Yeah, why waste a scholarship on someone who has actually played the sport before?
But again Jones is acting as if he knows something no one else does, and history says that it's not a bad bet that he's right. That's what this is, after all. A bet. He's gambling again. Gambling always.
It's his philosophy, his mantra, his way of coaching life. If Jones has said anything more often in his UH tenure than "to be perfectly honest with you," it's been, "you've got to roll the dice."
And roll them he does. Sometimes he's won big. Taking over an 0-12 program. Recruiting Pisa Tinoisamoa. Calling for a fake punt at UTEP last season, and watching it go for 70 yards.
You should have heard the lilt in his voice when he talked about calling that fake.
There's nothing in the world like the feeling of going against the grain and turning out to be right, while all around you are proven wrong.
Jones lives on that feeling.
And that's why he'll stay here. That's why Hawaii is his perfect job. Here he can gamble, and turn out to be right. Here he has that rare freedom to coach football the way he's always dreamed.

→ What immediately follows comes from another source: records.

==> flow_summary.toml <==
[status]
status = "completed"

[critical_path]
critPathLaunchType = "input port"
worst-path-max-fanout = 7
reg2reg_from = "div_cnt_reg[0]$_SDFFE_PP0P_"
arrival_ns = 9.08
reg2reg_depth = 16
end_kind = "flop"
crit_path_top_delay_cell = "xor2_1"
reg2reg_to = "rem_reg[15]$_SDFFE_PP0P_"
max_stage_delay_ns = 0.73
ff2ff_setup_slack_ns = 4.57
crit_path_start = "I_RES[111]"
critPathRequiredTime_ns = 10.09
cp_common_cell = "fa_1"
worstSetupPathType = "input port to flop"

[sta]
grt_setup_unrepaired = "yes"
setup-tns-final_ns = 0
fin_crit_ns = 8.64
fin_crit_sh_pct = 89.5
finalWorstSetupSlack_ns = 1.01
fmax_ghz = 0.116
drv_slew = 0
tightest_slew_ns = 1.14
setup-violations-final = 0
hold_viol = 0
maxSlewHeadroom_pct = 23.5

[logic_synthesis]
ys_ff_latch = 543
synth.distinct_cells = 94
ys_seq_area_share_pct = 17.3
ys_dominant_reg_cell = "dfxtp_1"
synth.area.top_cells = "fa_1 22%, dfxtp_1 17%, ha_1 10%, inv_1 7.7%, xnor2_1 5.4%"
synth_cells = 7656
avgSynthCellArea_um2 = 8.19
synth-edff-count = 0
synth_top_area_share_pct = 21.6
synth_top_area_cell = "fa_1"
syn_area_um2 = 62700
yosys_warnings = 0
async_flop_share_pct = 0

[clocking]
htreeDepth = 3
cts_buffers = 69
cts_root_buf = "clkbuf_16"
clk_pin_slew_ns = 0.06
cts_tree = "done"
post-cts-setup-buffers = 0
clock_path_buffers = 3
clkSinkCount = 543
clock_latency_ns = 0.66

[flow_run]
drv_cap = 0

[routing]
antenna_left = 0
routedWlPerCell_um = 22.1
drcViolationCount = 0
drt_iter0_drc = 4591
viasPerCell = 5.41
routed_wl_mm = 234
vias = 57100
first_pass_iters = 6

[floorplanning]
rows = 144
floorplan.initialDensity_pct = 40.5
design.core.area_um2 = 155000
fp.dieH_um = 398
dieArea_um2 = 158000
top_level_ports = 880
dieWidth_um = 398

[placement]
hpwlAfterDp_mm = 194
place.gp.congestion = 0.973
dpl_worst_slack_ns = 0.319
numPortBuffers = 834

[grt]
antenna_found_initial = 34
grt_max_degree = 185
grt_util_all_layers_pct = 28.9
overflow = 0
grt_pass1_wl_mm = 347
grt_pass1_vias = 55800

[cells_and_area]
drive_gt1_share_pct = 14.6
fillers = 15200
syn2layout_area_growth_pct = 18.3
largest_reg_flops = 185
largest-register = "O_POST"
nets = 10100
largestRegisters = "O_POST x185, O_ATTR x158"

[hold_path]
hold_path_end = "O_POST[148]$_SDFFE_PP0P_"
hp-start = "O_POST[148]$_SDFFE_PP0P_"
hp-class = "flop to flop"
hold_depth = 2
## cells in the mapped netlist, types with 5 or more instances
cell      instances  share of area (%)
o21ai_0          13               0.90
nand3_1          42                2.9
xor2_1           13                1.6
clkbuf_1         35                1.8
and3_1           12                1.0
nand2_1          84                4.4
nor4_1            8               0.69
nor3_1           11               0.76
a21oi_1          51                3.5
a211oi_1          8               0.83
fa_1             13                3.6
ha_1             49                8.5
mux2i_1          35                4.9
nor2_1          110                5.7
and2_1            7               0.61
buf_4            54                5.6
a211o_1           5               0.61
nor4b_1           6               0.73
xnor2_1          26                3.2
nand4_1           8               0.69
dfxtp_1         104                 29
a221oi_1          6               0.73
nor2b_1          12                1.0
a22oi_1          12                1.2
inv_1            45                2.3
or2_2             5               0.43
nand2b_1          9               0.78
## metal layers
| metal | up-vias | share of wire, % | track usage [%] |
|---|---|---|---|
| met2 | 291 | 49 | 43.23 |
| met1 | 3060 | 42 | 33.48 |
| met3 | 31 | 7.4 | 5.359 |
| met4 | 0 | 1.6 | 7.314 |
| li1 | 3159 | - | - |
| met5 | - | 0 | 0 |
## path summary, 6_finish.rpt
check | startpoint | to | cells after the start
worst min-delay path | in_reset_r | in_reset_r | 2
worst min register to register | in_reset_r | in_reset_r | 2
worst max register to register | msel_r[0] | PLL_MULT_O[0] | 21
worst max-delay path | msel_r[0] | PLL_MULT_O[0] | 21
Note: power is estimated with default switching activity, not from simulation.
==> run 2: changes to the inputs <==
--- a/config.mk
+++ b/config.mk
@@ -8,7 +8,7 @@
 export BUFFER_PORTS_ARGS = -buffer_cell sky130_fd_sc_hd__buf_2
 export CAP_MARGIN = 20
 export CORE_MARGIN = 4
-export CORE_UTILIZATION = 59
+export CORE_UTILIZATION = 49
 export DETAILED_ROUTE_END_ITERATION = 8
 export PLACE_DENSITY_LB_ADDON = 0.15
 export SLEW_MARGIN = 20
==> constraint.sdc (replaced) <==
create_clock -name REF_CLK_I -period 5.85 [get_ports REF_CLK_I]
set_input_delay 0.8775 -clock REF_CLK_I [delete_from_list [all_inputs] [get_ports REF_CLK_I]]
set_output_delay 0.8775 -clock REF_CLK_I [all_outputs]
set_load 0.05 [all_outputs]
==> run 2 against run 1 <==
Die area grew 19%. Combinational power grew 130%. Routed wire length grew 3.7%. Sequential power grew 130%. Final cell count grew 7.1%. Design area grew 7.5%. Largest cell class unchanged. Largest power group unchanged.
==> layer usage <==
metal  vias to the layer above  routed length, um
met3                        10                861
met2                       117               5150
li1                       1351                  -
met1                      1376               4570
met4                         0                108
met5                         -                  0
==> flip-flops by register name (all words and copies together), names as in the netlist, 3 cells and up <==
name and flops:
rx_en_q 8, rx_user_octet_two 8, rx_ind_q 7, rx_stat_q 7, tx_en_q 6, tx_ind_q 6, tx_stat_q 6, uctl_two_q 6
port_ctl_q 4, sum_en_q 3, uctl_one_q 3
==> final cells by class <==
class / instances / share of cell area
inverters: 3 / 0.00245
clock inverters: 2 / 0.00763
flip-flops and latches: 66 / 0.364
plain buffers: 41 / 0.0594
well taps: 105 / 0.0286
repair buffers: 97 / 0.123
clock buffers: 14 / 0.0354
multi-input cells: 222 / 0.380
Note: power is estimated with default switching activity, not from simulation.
--- config.mk ---
export PLATFORM = sky130hd
export DESIGN_NAME = amux_top
export DESIGN_NICKNAME = d
export VERILOG_FILES = /design/src/design/amux_pkg.sv /design/src/design/amux_top.sv
export SDC_FILE = /design/constraint.sdc
export NUM_CORES = 1
export LEC_CHECK = 0
export ABC_AREA = 1
export BUFFER_PORTS_ARGS = -buffer_cell sky130_fd_sc_hd__buf_2
export CORE_UTILIZATION = 60
export CTS_CLUSTER_SIZE = 40
export DETAILED_ROUTE_END_ITERATION = 16
export PLACE_DENSITY_LB_ADDON = 0.08
export SYNTH_ARGS = -nofsm -noshare
export SYNTH_HDL_FRONTEND = slang
export SYNTH_SLANG_ARGS = --single-unit
--- constraint.sdc ---
create_clock -name clock_in -period 5.06 [get_ports clock_in]
set_input_delay 1.265 -clock clock_in [delete_from_list [all_inputs] [get_ports clock_in]]
set_output_delay 1.265 -clock clock_in [all_outputs]
set_load 0.005 [all_outputs]
--- src/design/amux_pkg.sv ---
// constants, types and register map of the four-port aui multiplexer control block
package amux_pkg;
  localparam int NUM_PORTS = 4;
  localparam int REF_MHZ = 10;
  localparam int JAB_TIME_US = 13500;
  localparam int SQE_DELAY_NS = 1100;
  localparam int SQE_LEN_NS = 1000;
  localparam int LED_TIME_US = 1000;
  localparam int JAB_TICKS = JAB_TIME_US * REF_MHZ;
  localparam int SQE_DELAY_TICKS = SQE_DELAY_NS * REF_MHZ / 1000;
  localparam int SQE_LEN_TICKS = SQE_LEN_NS * REF_MHZ / 1000;
  localparam int LED_TICKS = LED_TIME_US * REF_MHZ;
  localparam int SQE_CNT_W = 4;
  localparam int NUM_LAMPS = 6;
  // register byte offsets
  localparam logic [7:0] OFF_STATUS = 8'h00;
  localparam logic [7:0] OFF_MASK = 8'h04;
  localparam logic [7:0] OFF_CTRL = 8'h08;
  localparam logic [7:0] OFF_STATE = 8'h0C;
  // ctrl fields
  localparam int CTRL_SQE_OFF = 0;
  localparam int CTRL_LOOP_FORCE = 1;
  localparam int CTRL_PORT_DIS = 4;
  localparam logic [7:0] CTRL_RST = 8'h00;
  localparam logic [5:0] MASK_RST = 6'h00;
  localparam logic [1:0] RESP_OKAY = 2'b00;
  localparam logic [1:0] RESP_SLVERR = 2'b10;
  typedef struct packed {
    logic [3:0] jabber;
    logic mau_col;
    logic dte_col;
  } amux_evt_type;
  typedef struct packed {
    logic [3:0] sqe;
    logic col;
    logic loop;
    logic [3:0] jabber;
    logic [3:0] sending;
  } amux_state_type;
  typedef enum logic [1:0] {
    SQE_IDLE,
    SQE_WAIT,
    SQE_PULSE
  } amux_sqe_state_type;
endpackage
===== config.mk =====
export PLATFORM = sky130hd
export DESIGN_NAME = touch_event_recal_config
export DESIGN_NICKNAME = d
export VERILOG_FILES = /design/src/verilog/touch_event_pkg.sv /design/src/verilog/touch_event_recal_config.sv
export VERILOG_INCLUDE_DIRS = /design/src /design/src/verilog
export SDC_FILE = /design/constraint.sdc
export NUM_CORES = 1
export LEC_CHECK = 0
export BUFFER_PORTS_ARGS = -buffer_cell sky130_fd_sc_hd__buf_2
export CAP_MARGIN = 20
export CORE_ASPECT_RATIO = 1.4
export CORE_MARGIN = 1
export CORE_UTILIZATION = 37
export CTS_BUF_LIST = sky130_fd_sc_hd__clkbuf_2 sky130_fd_sc_hd__clkbuf_4 sky130_fd_sc_hd__clkbuf_8
export DETAILED_ROUTE_END_ITERATION = 6
export PLACE_DENSITY = 0.67
export RECOVER_POWER = 100
export SLEW_MARGIN = 0
export SYNTH_ARGS = -nofsm -noshare
export SYNTH_HDL_FRONTEND = slang
export SYNTH_SLANG_ARGS = --single-unit

===== constraint.sdc =====
create_clock -name clk_in -period 27.2 [get_ports clk_in]
set_input_delay 2.72 -clock clk_in [delete_from_list [all_inputs] [get_ports clk_in]]
set_output_delay 2.72 -clock clk_in [all_outputs]
set_load 0.02 [all_outputs]

===== src/verilog/touch_event_defs.svh =====
`ifndef TOUCH_EVENT_DEFS_SVH
`define TOUCH_EVENT_DEFS_SVH

// ----------------------------------------------------------------------------
// Register indices (byte address is four times the index)
// ----------------------------------------------------------------------------
`define IDX_INT_ENABLE     8'h27
`define IDX_REPEAT_ENABLE  8'h28
`define IDX_MULTI_TOUCH    8'h2A
`define IDX_RECAL_CONFIG   8'h2F
`define IDX_THRESHOLD_1    8'h30
`define IDX_THRESHOLD_8    8'h37
`define IDX_EVENT_PENDING  8'h10
`define IDX_MULTI_STATUS   8'h11
`define IDX_ACCEPTED       8'h12

// ----------------------------------------------------------------------------
// Reset values
// ----------------------------------------------------------------------------
`define RST_INT_ENABLE     8'hFF
`define RST_REPEAT_ENABLE  8'hFF
`define RST_MULTI_TOUCH    8'h80
`define RST_RECAL_CONFIG   8'h8B
`define RST_THRESHOLD      7'h40

// ----------------------------------------------------------------------------
// Field positions
// ----------------------------------------------------------------------------
`define BIT_BLOCK_ENABLE   7
`define LIM_MSB            3
`define LIM_LSB            2
`define BIT_LOAD_ALL       7
`define NEG_MSB            4
`define NEG_LSB            3
`define CAL_MSB            2
`define CAL_LSB            0

// ----------------------------------------------------------------------------
// Counts in sensor polling periods
// ----------------------------------------------------------------------------
`define NEG_COUNT_8        6'd8
`define NEG_COUNT_16       6'd16
`define NEG_COUNT_32       6'd32
`define CAL_SAMPLES_256    13'd256
`define CAL_UPD_1024       13'd1024
`define CAL_UPD_2048       13'd2048
`define CAL_UPD_4096       13'd4096
`define CAL_UPD_7936       13'd7936

`endif


===== src/verilog/touch_event_pkg.sv =====
package touch_event_pkg;

  // --------------------------------------------------------------------------
  // AXI4-Lite carriers
  // --------------------------------------------------------------------------
  typedef struct packed {
    logic        awvalid;
    logic [7:0]  awaddr;
    logic        wvalid;
    logic [31:0] wdata;
    logic [3:0]  wstrb;
    logic        bready;
    logic        arvalid;
    logic [7:0]  araddr;
    logic        rready;
  } axil_req_type;

  typedef struct packed {
    logic        awready;
    logic        wready;
    logic        bvalid;
    logic [1:0]  bresp;
    logic        arready;
    logic        rvalid;
    logic [31:0] rdata;
    logic [1:0]  rresp;
  } axil_rsp_type;

endpackage
$ cat config.mk
export PLATFORM = sky130hd
export DESIGN_NAME = cic_top
export DESIGN_NICKNAME = d
export VERILOG_FILES = /design/src/design/cic_pkg.sv /design/src/design/cic_prio.sv /design/src/design/cic_top.sv
export SDC_FILE = /design/constraint.sdc
export NUM_CORES = 1
export LEC_CHECK = 0
export BUFFER_PORTS_ARGS = -buffer_cell sky130_fd_sc_hd__buf_4
export CAP_MARGIN = 20
export CORE_ASPECT_RATIO = 0.6
export CORE_MARGIN = 2
export CORE_UTILIZATION = 55
export DETAILED_ROUTE_END_ITERATION = 12
export MAX_ROUTING_LAYER = met4
export PLACE_DENSITY = 0.73
export SLEW_MARGIN = 20
export SYNTH_ARGS = -nofsm -noshare
export SYNTH_HDL_FRONTEND = slang
export SYNTH_SLANG_ARGS = --single-unit
$ cat constraint.sdc
create_clock -name i_clk -period 7.77 [get_ports i_clk]
set_input_delay 0.3885 -clock i_clk [delete_from_list [all_inputs] [get_ports i_clk]]
set_output_delay 0.3885 -clock i_clk [all_outputs]
set_load 0.02 [all_outputs]
$ cat src/design/cic_pkg.sv
package cic_pkg;
    // ************************************
    // Port map and widths
    // ************************************
    localparam int ADDR_W = 16;
    localparam int LINES = 8;
    localparam logic [15:0] M_CMD = 16'h0020;
    localparam logic [15:0] M_DAT = 16'h0021;
    localparam logic [15:0] S_CMD = 16'h00a0;
    localparam logic [15:0] S_DAT = 16'h00a1;
    localparam int MASTER = 0;
    localparam int SLAVE = 1;
    // ************************************
    // Command word fields
    // ************************************
    localparam int INIT_WORD_FIRST_BIT = 4;
    localparam int OP_WORD_READ_POLL_BIT = 3;
    localparam int CMD_MSB = 7;
    localparam int CMD_LSB = 5;
    localparam int ESMM_BIT = 6;
    localparam int SMM_BIT = 5;
    localparam int POLL_BIT = 2;
    localparam int RR_BIT = 1;
    localparam int RIS_BIT = 0;
    localparam int AUTO_END_OF_INTERRUPT_BIT = 1;
    localparam int SFNM_BIT = 4;
    localparam int VEC_LSB = 3;
    localparam int POLL_VALID_BIT = 7;
    localparam logic [2:0] LOWEST_RST = 3'h7;
    localparam logic [2:0] SPUR_LVL = 3'h7;
    localparam logic [7:0] ZERO8 = 8'h00;
    // Priority and end-of-interrupt commands, as {rotate, select, end}
    localparam logic [2:0] OP_NS_EOI = 3'h1;
    localparam logic [2:0] OP_SP_EOI = 3'h3;
    localparam logic [2:0] OP_ROT_NS = 3'h5;
    localparam logic [2:0] OP_ROT_SP = 3'h7;
    localparam logic [2:0] OP_SET_PRI = 3'h6;
    localparam logic [2:0] OP_RAEOI_SET = 3'h4;
    localparam logic [2:0] OP_RAEOI_CLR = 3'h0;
    // Initialization sequence states
    typedef enum logic [1:0] {
        CIC_READY = 2'b00,
        CIC_W_VEC = 2'b01,
        CIC_W_CAS = 2'b10,
        CIC_W_MODE = 2'b11
    } cic_init_t;
endpackage

$ cat src/design/cic_prio.sv
`timescale 1ns/1ps
module cic_prio
(
    // Request state
    input wire logic [cic_pkg::LINES-1:0] i_req,
    input wire logic [cic_pkg::LINES-1:0] i_block,
    input wire logic [cic_pkg::LINES-1:0] i_mask,
    input wire logic [cic_pkg::LINES-1:0] i_eoi_cand,
    input wire logic [2:0] i_lowest,
    // Results
    output logic o_valid,
    output logic [2:0] o_level,
    output logic o_top_valid,
    output logic [2:0] o_top_level
);
    import cic_pkg::*;

    // Level holding rank k, counted from the highest priority
    function automatic logic [2:0] rank_lvl(input logic [2:0] low, input logic [2:0] k);
        rank_lvl = 3'(low + 3'h1 + k);
    endfunction

    // ************************************
    // Winner search in rotated order
    // ************************************
    always_comb
    begin
        logic stop;
        logic [2:0] lvl;
        stop = 1'b0;
        lvl = 3'h0;
        o_valid = 1'b0;
        o_level = 3'h0;
        for (int k = 0; k < LINES; k++)
        begin
            lvl = rank_lvl(i_lowest, 3'(k));
            if (!stop)
            begin
                if (i_block[lvl])
                    stop = 1'b1; // In service: same and lower wait
                else if (i_req[lvl] && !i_mask[lvl])
                begin
                    o_valid = 1'b1;
                    o_level = lvl;
                    stop = 1'b1;
                end
            end
        end
    end

    // Highest in-service level eligible for a non-specific end
    always_comb
    begin
        logic hit;
        logic [2:0] lvl;
        hit = 1'b0;
        lvl = 3'h0;
        o_top_level = 3'h0;
        for (int k = 0; k < LINES; k++)
        begin
            lvl = rank_lvl(i_lowest, 3'(k));
            if (!hit && i_eoi_cand[lvl])
            begin
                hit = 1'b1;
                o_top_level = lvl;
            end
        end
        o_top_valid = hit;
    end
endmodule // cic_prio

There are people who are different and they just are. And there are those who are different deliberately, reveling in the rebellion. Always pointing out just how different they are.
Not many coaches in that second group.
Sure, coaches love the image of the riverboat gambler. But coaches who gamble too much are NFL -- to steal a line from Jones' freewheeling mentor Jerry Glanville, "Not For Long."
And they know it, which is why coaches are a cautious bunch, relying on percentages and tendencies and playing it safe. Coaches know the hard way that the house always wins.
Gamblers are the comets that burn brightly, then fade quickly. Brilliant streaks across the sky and then they're gone. Fun while it lasted, but just as gone, much like Jones' own NFL experience as coach of the Falcons. The odds catch them all.
Gamblers make ADs and GMs nervous. Understandably so.
But here he's making it work, somehow. He's on a hot streak here, and even when he's wrong he simply shrugs it off and gambles again. No naysayers to hold him back. No second-guessers to cool his mojo. It's working now. He's showing them all.
But his situation is almost too perfect, here. It's hard to be different when everyone says you're right. And so he's always at the edge of that envelope, prodding, pushing.
Bring on the volleyball players. Bring them on.